Now let us prove that points that have a sink are nonwandering.

We shall assume that the sink is situated at
$0$ or at $0,1$(by translation we can do that). Then the positive part is $P_+(Y_+)$ of an element $Y_+$ of $L$ and the negative part
is $P_-(Y_-)$ of an element $Y_-$ of $R$, where $P_+=(y_0,y_1,\dots)$ and $P_-(Y)=(\dots,y_{-2},y_{-1})$. Let $V(Y)$ be an open neighborhood of $Y$. Then for some $n>0$ with $V_n(Y)\subset V(Y)$, we are searching for $k>0$ such that $V_n(Y)\cap f^k(V_n)\ne \emptyset.$

Take $n_1>3n+4$, and define an element $Z$ by
$$P_{-n_1,-n_1+n-1}(Z)=P_{-n,-1}(Z)=P_{-n,-1}(Z)\quad\text{and}\quad P_{0,n}(Y)=P_{0,n}(Z)=P_{n_1-n,n_1}(Z),$$
and complete the gaps such that $Z$ is also an element with a (one or two point) sink, and such that after $k=n_1-n$ steps the sink is again at $0$. We don’t have to assume that $Y$ is symmetric, and we need the space between $n$ and $n_1-n$ to pull the sink back to $0$, if it’s necessary.

One can prove that these are all non-wandering points.

Sketch of the proof:
Assume that $Y$ is a non-wandering point.

First step: If $Y=0$, then $Y\in L$. Else there exists $n$ such that $y_n=1$.

Second step: There must be a $2$ at the right or at the left of $y_n$.
One uses that the combinations
$$010,\quad 011,\quad 110,\quad\text{and}\quad 111$$
cannot appear in a non-wandering element.
Assume it is on the right (if it’s on the left the argument is symmetric).

Third step: The next element on the right must be $0$, since the combinations
$121$ and $122$ cannot appear in a non-wandering element.
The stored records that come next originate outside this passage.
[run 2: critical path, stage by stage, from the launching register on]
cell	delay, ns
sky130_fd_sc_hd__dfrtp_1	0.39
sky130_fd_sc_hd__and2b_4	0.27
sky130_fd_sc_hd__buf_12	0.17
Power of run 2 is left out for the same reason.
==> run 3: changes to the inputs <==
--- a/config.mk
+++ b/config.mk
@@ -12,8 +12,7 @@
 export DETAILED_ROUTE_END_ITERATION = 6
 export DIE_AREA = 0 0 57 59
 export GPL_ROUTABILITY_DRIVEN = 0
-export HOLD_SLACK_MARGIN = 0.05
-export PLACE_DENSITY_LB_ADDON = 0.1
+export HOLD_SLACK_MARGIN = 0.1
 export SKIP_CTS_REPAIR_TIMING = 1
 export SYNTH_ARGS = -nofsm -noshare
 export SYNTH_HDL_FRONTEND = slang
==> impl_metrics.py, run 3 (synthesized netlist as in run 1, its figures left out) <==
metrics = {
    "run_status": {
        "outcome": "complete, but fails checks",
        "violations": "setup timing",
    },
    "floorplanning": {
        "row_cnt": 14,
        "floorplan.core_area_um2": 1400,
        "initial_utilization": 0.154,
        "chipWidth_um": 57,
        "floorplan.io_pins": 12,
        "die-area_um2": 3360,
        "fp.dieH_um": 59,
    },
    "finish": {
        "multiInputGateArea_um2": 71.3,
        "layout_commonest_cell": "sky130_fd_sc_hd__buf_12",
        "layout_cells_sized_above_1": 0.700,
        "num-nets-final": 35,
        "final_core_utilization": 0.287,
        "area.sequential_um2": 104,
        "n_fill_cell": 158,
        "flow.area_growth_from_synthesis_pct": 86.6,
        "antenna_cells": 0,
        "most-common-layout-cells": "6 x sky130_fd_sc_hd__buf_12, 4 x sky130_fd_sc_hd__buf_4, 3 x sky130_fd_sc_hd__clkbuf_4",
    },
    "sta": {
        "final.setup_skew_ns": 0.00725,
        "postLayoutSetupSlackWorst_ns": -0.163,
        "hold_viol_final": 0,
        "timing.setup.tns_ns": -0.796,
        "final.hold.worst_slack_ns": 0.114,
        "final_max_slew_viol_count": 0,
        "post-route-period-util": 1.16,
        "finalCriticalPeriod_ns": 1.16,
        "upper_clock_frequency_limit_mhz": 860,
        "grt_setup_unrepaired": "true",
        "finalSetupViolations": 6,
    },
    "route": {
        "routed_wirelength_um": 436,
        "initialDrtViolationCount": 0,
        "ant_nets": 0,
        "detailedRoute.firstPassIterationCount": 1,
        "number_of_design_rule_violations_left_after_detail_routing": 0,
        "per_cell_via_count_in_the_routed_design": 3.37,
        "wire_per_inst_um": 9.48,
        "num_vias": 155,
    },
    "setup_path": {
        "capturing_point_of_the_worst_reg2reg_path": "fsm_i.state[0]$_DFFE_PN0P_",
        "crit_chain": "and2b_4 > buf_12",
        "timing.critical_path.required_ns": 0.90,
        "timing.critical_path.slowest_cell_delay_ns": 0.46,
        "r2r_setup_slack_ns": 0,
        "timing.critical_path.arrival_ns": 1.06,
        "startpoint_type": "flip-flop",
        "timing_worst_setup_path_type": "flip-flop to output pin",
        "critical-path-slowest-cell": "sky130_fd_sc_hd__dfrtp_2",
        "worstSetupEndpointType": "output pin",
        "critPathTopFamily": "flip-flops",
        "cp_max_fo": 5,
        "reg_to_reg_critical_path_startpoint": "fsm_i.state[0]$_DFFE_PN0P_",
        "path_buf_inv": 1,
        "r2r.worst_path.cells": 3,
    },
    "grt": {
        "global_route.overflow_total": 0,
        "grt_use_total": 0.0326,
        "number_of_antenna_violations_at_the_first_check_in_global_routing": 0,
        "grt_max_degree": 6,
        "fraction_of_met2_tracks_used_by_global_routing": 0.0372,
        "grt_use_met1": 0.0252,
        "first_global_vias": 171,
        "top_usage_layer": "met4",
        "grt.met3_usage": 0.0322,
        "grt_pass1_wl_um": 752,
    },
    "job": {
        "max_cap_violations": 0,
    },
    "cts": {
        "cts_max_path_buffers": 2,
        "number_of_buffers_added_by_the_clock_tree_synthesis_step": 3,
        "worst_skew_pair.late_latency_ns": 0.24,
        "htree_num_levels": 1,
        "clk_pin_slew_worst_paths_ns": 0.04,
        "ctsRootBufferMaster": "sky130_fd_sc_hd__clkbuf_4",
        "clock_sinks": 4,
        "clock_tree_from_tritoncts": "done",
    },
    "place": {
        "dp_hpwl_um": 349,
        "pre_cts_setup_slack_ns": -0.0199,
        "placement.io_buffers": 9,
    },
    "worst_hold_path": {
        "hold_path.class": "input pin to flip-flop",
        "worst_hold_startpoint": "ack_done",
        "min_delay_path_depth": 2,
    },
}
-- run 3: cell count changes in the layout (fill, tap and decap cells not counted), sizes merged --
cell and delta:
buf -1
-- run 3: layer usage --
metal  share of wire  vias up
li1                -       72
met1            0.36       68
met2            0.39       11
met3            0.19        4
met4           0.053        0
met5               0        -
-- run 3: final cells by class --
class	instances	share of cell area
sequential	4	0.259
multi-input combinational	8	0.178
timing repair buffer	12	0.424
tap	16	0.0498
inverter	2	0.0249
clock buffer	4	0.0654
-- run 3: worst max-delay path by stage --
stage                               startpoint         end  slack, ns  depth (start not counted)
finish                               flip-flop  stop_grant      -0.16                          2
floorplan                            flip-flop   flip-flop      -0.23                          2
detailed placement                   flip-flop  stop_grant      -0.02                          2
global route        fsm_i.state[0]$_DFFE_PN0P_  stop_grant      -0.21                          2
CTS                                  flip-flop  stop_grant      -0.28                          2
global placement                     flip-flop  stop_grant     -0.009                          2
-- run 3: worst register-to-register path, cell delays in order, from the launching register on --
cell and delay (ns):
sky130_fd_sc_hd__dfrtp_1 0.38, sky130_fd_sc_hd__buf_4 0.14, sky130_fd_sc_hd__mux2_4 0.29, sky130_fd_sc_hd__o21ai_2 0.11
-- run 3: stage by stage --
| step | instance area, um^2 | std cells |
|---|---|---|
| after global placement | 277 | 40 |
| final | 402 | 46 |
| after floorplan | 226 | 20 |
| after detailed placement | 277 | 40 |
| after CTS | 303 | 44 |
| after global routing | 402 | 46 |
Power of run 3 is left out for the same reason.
[config.mk]
export PLATFORM = sky130hd
export DESIGN_NAME = i2c_slave_tx
export DESIGN_NICKNAME = d
export VERILOG_FILES = /design/src/rtl/i2c_slv_pkg.sv /design/src/rtl/i2c_slv_sync.sv /design/src/rtl/i2c_slv_cond.sv /design/src/rtl/i2c_slave_tx.sv
export SDC_FILE = /design/constraint.sdc
export NUM_CORES = 1
export LEC_CHECK = 0
export CORE_ASPECT_RATIO = 1.75
export CORE_MARGIN = 1
export CORE_UTILIZATION = 55
export CTS_CLUSTER_SIZE = 14
export DETAILED_ROUTE_END_ITERATION = 8
export DONT_BUFFER_PORTS = 1
export GPL_ROUTABILITY_DRIVEN = 0
export PLACE_DENSITY = 0.7
export SETUP_SLACK_MARGIN = 0.4
export SLEW_MARGIN = 40
export SYNTH_ARGS = -nofsm -noshare
export SYNTH_HDL_FRONTEND = slang
export SYNTH_SLANG_ARGS = --single-unit
[constraint.sdc]
create_clock -name clk -period 2.85 [get_ports clk]
set_clock_uncertainty 0.05 [all_clocks]
set_input_delay 0.57 -clock clk [delete_from_list [all_inputs] [get_ports clk]]
set_output_delay 0.57 -clock clk [all_outputs]
set_load 0.01 [all_outputs]
[src/rtl/i2c_slv_pkg.sv]
package i2c_slv_pkg;
    localparam int BYTE_W = 8;
    localparam int ADDR_W = BYTE_W - 1;
    localparam int CNT_W  = $clog2(BYTE_W + 1);

    typedef enum logic [2:0] {
        ST_IDLE,
        ST_ADDR,
        ST_ADDR_ACK,
        ST_TX_BIT,
        ST_TX_ACK,
        ST_HOLD,
        ST_IGNORE
    } slv_state_e;
endpackage

[src/rtl/i2c_slv_sync.sv]
module i2c_slv_sync #(
    parameter int STAGES = 2
) (
    input  logic clk,
    input  logic rst_n,
    input  logic d,
    output logic q
);
    logic [STAGES-1:0] pipe;

    always_ff @(posedge clk or negedge rst_n) begin
        if (!rst_n) pipe <= '1;
        else        pipe <= {pipe[STAGES-2:0], d};
    end

    assign q = pipe[STAGES-1];
endmodule

[src/rtl/i2c_slv_cond.sv]
module i2c_slv_cond (
    input  logic clk,
    input  logic rst_n,
    input  logic scl,
    input  logic sda,
    output logic scl_rise,
    output logic scl_fall,
    output logic start_det,
    output logic stop_det
);
    logic scl_d, sda_d;

    always_ff @(posedge clk or negedge rst_n) begin
        if (!rst_n) begin
            scl_d <= 1'b1;
            sda_d <= 1'b1;
        end else begin
            scl_d <= scl;
            sda_d <= sda;
        end
    end

    assign scl_rise  = scl & ~scl_d;
    assign scl_fall  = ~scl & scl_d;
    assign start_det = scl & scl_d & sda_d & ~sda;
    assign stop_det  = scl & scl_d & ~sda_d & sda;
endmodule

[src/rtl/i2c_slave_tx.sv]
module i2c_slave_tx
    import i2c_slv_pkg::*;
#(
    parameter logic [6:0] OWN_ADDR    = 7'h2A,
    parameter int         SYNC_STAGES = 2
) (
    input  logic              clk,
    input  logic              rst_n,
    input  logic              scl_in,
    input  logic              sda_in,
    output logic              scl_low,
    output logic              sda_low,
    input  logic              irq_en,
    input  logic              dr_wr,
    input  logic [BYTE_W-1:0] dr_wdata,
    input  logic              dr_rd,
    input  logic              flag_clr,
    input  logic              ack_clr,
    input  logic              dir_clr,
    output logic              dr_empty,
    output logic              frame_flag,
    output logic              ack_stat,
    output logic              dir_tx,
    output logic              irq
);
    localparam logic [CNT_W-1:0] ADDR_LAST = CNT_W'(BYTE_W);
    localparam logic [CNT_W-1:0] TX_LAST   = CNT_W'(BYTE_W - 1);

    logic [1:0] line_raw, line_s;
    logic scl_s, sda_s, scl_rise, scl_fall, start_det, stop_det;

    assign line_raw = {sda_in, scl_in};

    for (genvar g = 0; g < 2; g++) begin : g_sync
        i2c_slv_sync #(.STAGES(SYNC_STAGES)) u_sync (
            .clk(clk), .rst_n(rst_n), .d(line_raw[g]), .q(line_s[g])
        );
    end

    assign scl_s = line_s[0];
    assign sda_s = line_s[1];

    i2c_slv_cond u_cond (
        .clk(clk), .rst_n(rst_n), .scl(scl_s), .sda(sda_s),
        .scl_rise(scl_rise), .scl_fall(scl_fall),
        .start_det(start_det), .stop_det(stop_det)
    );

    slv_state_e        state, nxt;
    logic [BYTE_W-1:0] dr, sh;
    logic [CNT_W-1:0]  bit_cnt;
    logic              rw_q, sh_full, addr_hit;

    assign addr_hit = (sh[BYTE_W-1:1] == OWN_ADDR);

    // state register
    always_ff @(posedge clk or negedge rst_n) begin
        if (!rst_n) state <= ST_IDLE;
        else        state <= nxt;
    end

    // next-state logic
    always_comb begin
        nxt = state;
        if (stop_det)       nxt = ST_IDLE;
        else if (start_det) nxt = ST_ADDR;
        else begin
            unique case (state)
                ST_IDLE, ST_IGNORE: nxt = state;
                ST_ADDR:
                    if (scl_fall && bit_cnt == ADDR_LAST)
                        nxt = addr_hit ? ST_ADDR_ACK : ST_IGNORE;
                ST_ADDR_ACK:
                    if (scl_fall)
                        nxt = !rw_q ? ST_IGNORE : (dr_empty ? ST_HOLD : ST_TX_BIT);
                ST_TX_BIT:
                    if (scl_fall && bit_cnt == TX_LAST) nxt = ST_TX_ACK;
                ST_TX_ACK:
                    if (scl_fall) nxt = (sh_full || !dr_empty) ? ST_TX_BIT : ST_HOLD;
                ST_HOLD:
                    if (!dr_empty)  nxt = ST_TX_BIT;
                    else if (dr_rd) nxt = ST_IDLE;
                default: nxt = ST_IDLE;
            endcase
        end
    end

    // datapath and flags
    always_ff @(posedge clk or negedge rst_n) begin
        if (!rst_n) begin
            dr         <= '0;
            sh         <= '0;
            bit_cnt    <= '0;
            dr_empty   <= 1'b1;
            frame_flag <= 1'b0;
            ack_stat   <= 1'b0;
            dir_tx     <= 1'b0;
            rw_q       <= 1'b0;
            sh_full    <= 1'b0;
        end else begin
            if (flag_clr) frame_flag <= 1'b0;
            if (ack_clr)  ack_stat   <= 1'b0;
            if (dir_clr)  dir_tx     <= 1'b0;
            if (dr_wr) begin
                dr       <= dr_wdata;
                dr_empty <= 1'b0;
            end
            if (start_det || stop_det) begin
                bit_cnt <= '0;
                sh_full <= 1'b0;
            end else begin
                unique case (state)
                    ST_ADDR: begin
                        if (scl_rise) begin
                            sh      <= {sh[BYTE_W-2:0], sda_s};
                            bit_cnt <= bit_cnt + 1'b1;
                        end
                        if (scl_fall && bit_cnt == ADDR_LAST) rw_q <= sh[0];
                    end
                    ST_ADDR_ACK: begin
                        if (scl_rise && rw_q) begin
                            dir_tx     <= 1'b1;
                            frame_flag <= 1'b1;
                            dr_empty   <= 1'b1;
                        end
                        if (scl_fall && rw_q && !dr_empty) begin
                            sh         <= dr;
                            dr_empty   <= 1'b1;
                            frame_flag <= 1'b1;
                        end
                        if (scl_fall) bit_cnt <= '0;
                    end
                    ST_TX_BIT:
                        if (scl_fall) begin
                            sh      <= {sh[BYTE_W-2:0], 1'b0};
                            bit_cnt <= (bit_cnt == TX_LAST) ? '0 : bit_cnt + 1'b1;
                        end
                    ST_TX_ACK: begin
                        if (scl_rise) begin
                            ack_stat   <= sda_s;
                            frame_flag <= 1'b1;
                            if (!dr_empty) begin
                                sh       <= dr;
                                sh_full  <= 1'b1;
                                dr_empty <= 1'b1;
                            end
                        end
                        if (scl_fall) begin
                            if (!sh_full && !dr_empty) begin
                                sh         <= dr;
                                dr_empty   <= 1'b1;
                                frame_flag <= 1'b1;
                            end
                            sh_full <= 1'b0;
                            bit_cnt <= '0;
                        end
                    end
                    ST_HOLD:
                        if (!dr_empty) begin
                            sh         <= dr;
                            dr_empty   <= 1'b1;
                            frame_flag <= 1'b1;
                            bit_cnt    <= '0;
                        end
                    default: ;
                endcase
            end
        end
    end

    // outputs
    always_comb begin
        sda_low = (state == ST_ADDR_ACK) || (state == ST_TX_BIT && !sh[BYTE_W-1]);
        scl_low = (state == ST_HOLD);
        irq     = frame_flag & irq_en;
    end

    assert_dir_on_addr_R2: assert property (@(posedge clk) disable iff (!rst_n)
        $rose(dir_tx) |-> ($past(state) == ST_ADDR_ACK && $past(scl_rise)));

    assert_hold_when_empty_R5: assert property (@(posedge clk) disable iff (!rst_n)
        $rose(scl_low) |-> ($past(dr_empty) && !$past(scl_s)));

    assert_sda_moves_low_R6: assert property (@(posedge clk) disable iff (!rst_n)
        (sda_low != $past(sda_low)) |-> !$past(scl_s));

    assert_frame_event_R6: assert property (@(posedge clk) disable iff (!rst_n)
        $rose(frame_flag) |-> ($past(scl_rise) || $past(scl_fall) || $past(state) == ST_HOLD));

    assert_nack_capture_R7: assert property (@(posedge clk) disable iff (!rst_n)
        $rose(ack_stat) |-> ($past(state) == ST_TX_ACK && $past(scl_rise)));

    assert_stop_idle_R11: assert property (@(posedge clk) disable iff (!rst_n)
        stop_det |=> (state == ST_IDLE && !scl_low && !sda_low));
endmodule

==> results.yml <==
setup_path:
  critPathKind: "reg -> reg"
  slowest_stage: "dfrtp_1"
  worstPathCellList: "nand2b_1 -> o21ai_1 -> a2111oi_4 -> o211ai_1 -> and3_1"
  crit_arrival_ns: 2.40
  cp-start-kind: "register"
  path_max_fanout: 14
  cp-end-kind: "register"
  cp.required_ns: 2.98
  cpPeakStageDelay_ns: 0.67
timing:
  rsz0062_at_grt: "false"
  hold_viol: 0
  fmax_mhz: 440.2
  slew_violations: 0
  setup_viol: 0
  tns_ns: 0
  slew_headroom_pct: 60.65
  period_minus_slack_ns: 2.272
  worst_slew_pin_slew_ns: 0.5890
  period_share_pct: 79.71
pwr:
  seqPwrFrac_pct: 41.8
  ir_drop_mv: 0.4561
  power_frac_comb_pct: 38.6
  total_power_w: 0.001818
  switching_share_pct: 39.32
  p_clk_share_pct: 19.6
  power.density_nw_per_um2: 871.6
  p_leak_nw: 0.8680
  p_int_w: 0.001103
  switchingPower_w: 0.0007149
global_routing:
  grt_pass1_wl_mm: 7.238
  grt_start_max_net_pins: 29
  antenna_found_initial: 0
  grt_overflow: 0
  grt_usage_pct: 27.22
  grt_pass1_vias: 1520
synth:
  postSynthAreaPerCell_um2: 10.54
  seq_area_frac_synth_pct: 45.12
  async_flop_share_pct: 100.0
  synth_cell_types: 50
  synth_top_flop_cell: "dfrtp_1"
  ys_top_cells_by_area: "dfrtp_1 (36%), dfstp_2 (9.4%), mux2_2 (5.2%)"
  synthMostInstantiatedCell: "dfrtp_1"
  synth_area_um2: 1961
  yosys_warnings: 0
  synth-edff-count: 0
  syn-instance-count: 186
  ys_ff_latch: 35
  yosysTopAreaCellShare_pct: 35.74
  syn_nets: 209
  synthTopCellsByCount: "dfrtp_1 (28), a21oi_1 (16), inv_1 (11), nand2_1 (10)"
  yosysTopAreaCell: "dfrtp_1"
clocking:
  clk_latency_ns: 0.29
  h-tree-depth: 2
  clk_root_buffer_cell: "clkbuf_8"
  cts_tree: "built"
  numCtsBuffers: 5
  clkSlewWorstSetupHoldPaths_ns: 0.07
  cts_setup_buffers: 0
  clkSinkCount: 35
  max-clock-path-buffers: 2
layout:
  drive_above_1_share_pct: 19.15
  area_delta_synth_final_pct: 6.382
  fin_nets: 210
  diodes: 0
  fin_area_um2: 2086
  fin_cells: 233
  utilization_pct: 61.38
detailed_routing:
  ant_nets: 0
  num_vias: 1475
  drc: 0
  drtIter0Drc: 33
  drtPass1Iterations: 4
  via_per_inst: 6.330
  wl_per_cell_um: 19.58
  drt-total-wl_mm: 4.563
placement:
  placed_cell_area_um2: 1977
  port_buffers: 0
  dp_cells: 224
  dp_hpwl_mm: 3.265
hold_path:
  hold_class: "in -> async"
outcome:
  status: "complete, no violations"
die:
  io_pins: 25
  die_x_um: 47.14
  rows: 28
  die_h_um: 80.99
  initial_utilization_pct: 57.70
  core_um2: 3398
  die_area_um2: 3817
flow_run:
  max-cap-violations: 0
## worst max-delay path: cells and delay by family, from the launching register on
kind	cells	cell delay (ns)
simple gates	2	0.54
flops	1	0.67
compound gates	3	0.89
## kinds of logic (layout without fill, tap and decap cells)
logic type               after synthesis  count (layout)  synth area share, %
adder cells (fa/ha/maj)                5               5                3.191
flip-flops                            35              35                45.12
AO/OA/AOI/OAI                         57              57                22.46
XOR/XNOR                               1               1               0.4468
buffers and inverters                 19              21                4.531
multiplexers                           9               9                5.169
AND/OR/NAND/NOR                       60              60                19.08
## metrics by stage
stage	setup WS, ns	hold WS (ns)
after detailed placement	0.4910	0.2252
after global routing	0.4275	0.05197
after global placement	0.5255	0.2250
after CTS	0.4830	0.05207
final	0.5783	0.04331
after floorplan	0.7709	0.2244
## layer usage
metal	global-route usage, %	wire length, um	vias up	part of all wire [%]
met5	0	0	-	0
met4	14.00	146	0	3.2
met3	6.000	236	16	5.2
met2	44.58	2450	56	54
met1	32.02	1730	721	38
li1	-	-	682	-
## power groups by stage
stage               sequential, W  combinational (W)  clock, W
CTS                      0.000752           0.000699  0.000360
floorplan                0.000676           0.000622         0
global placement         0.000761           0.000661         0
finish                   0.000759           0.000703  0.000356
global route             0.000775           0.000778  0.000376
detailed placement       0.000762           0.000683         0
## registers in the layout, indices dropped and copies added (netlist names)
name and cells:
ack_stat 1, bit_cnt 4, dir_tx 1, dr 8
dr_empty 1, frame_flag 1, g_sync.u_sync.pipe 4, rw_q 1
sh 8, sh_full 1, state 3, u_cond.scl_d 1
u_cond.sda_d 1
## worst paths after layout
kind                                     startpoint                  endpoint  slack [ns]  cells after the start
setup / recovery                           state[1]                  state[0]        0.58                      5
hold / removal                                rst_n                bit_cnt[2]        0.04                      1
setup reg to reg                           state[1]                  state[0]        0.58                      5
hold reg to reg            g_sync[1].u_sync.pipe[0]  g_sync[1].u_sync.pipe[1]        0.31                      0
max in group asynchronous                     rst_n                  state[0]        2.54                      1
min in group clk                             sda_in  g_sync[1].u_sync.pipe[0]        0.22                      0
## area by class of cell
cell class	instances	area, um2
Multi-Input combinational cell	132	989.7
Tap cell	45	56.30
Inverter	11	41.29
Clock inverter	2	12.51
Fill cell	299	1313
Sequential cell	35	885.9
Clock buffer	6	72.57
Timing Repair Buffer	2	27.53
## what timing repair did
| item | CTS | global route |
|---|---|---|
| gates resized for setup | 0 | 2 |
| endpoints found under the setup margin | 0 | 2 |
| endpoints found under the hold margin | 28 | 0 |
| hold buffers | 1 | 0 |
## placed cells by master (no fill, tap or decap), types with 3 or more instances in the layout
master,n
dfrtp_1,27
a21oi_1,16
inv_1,11
nand2_1,10
and2_1,9
mux2_2,9
a221o_1,9
o21ai_0,7
dfstp_2,7
nand2b_1,5
nor2_1,5
ha_1,5
clkbuf_8,5
and3b_1,3
o22ai_1,3
nand3b_1,3
nor2b_1,3
nor3b_1,3
o21ai_1,3
nor3_1,3
and3_1,3
Power figures use the tool's default switching activity.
Fourth step: On the right we have a string of $L$: For $k>n$, all the pairs $y_k,y_{k+1}$ must be of the permitted in $L$, i.e.,
$00$, $01$, $12$, or $20$. Else one of the pairs
$$10,\quad 11,\quad 21,\quad 22\quad\text{or}\quad 02$$
appear. Take the first time one of such pairs appears, then we obtain one of the prohibited
$$010,\quad 011,\quad 121,\quad 122,$$
or a string $20\dots 02$, which is also unrepeatable.

Fifth step: Either on the left all pairs $y_{k-1},y_{k}$ are the permitted in $L$, which means that $Y$ is in $L$, or there appears a pair
$$10,\quad 11,\quad 21,\quad 22\quad\text{or}\quad 02.$$
Take the first time such a pair appears, then we obtain the triples
$$020,\quad 210,\quad 211,\quad 212\quad\text{or}\quad 220.$$
By the same (symmetricly flipped) arguments as above, on the left must continue a sequence in $R$, and we have a sink.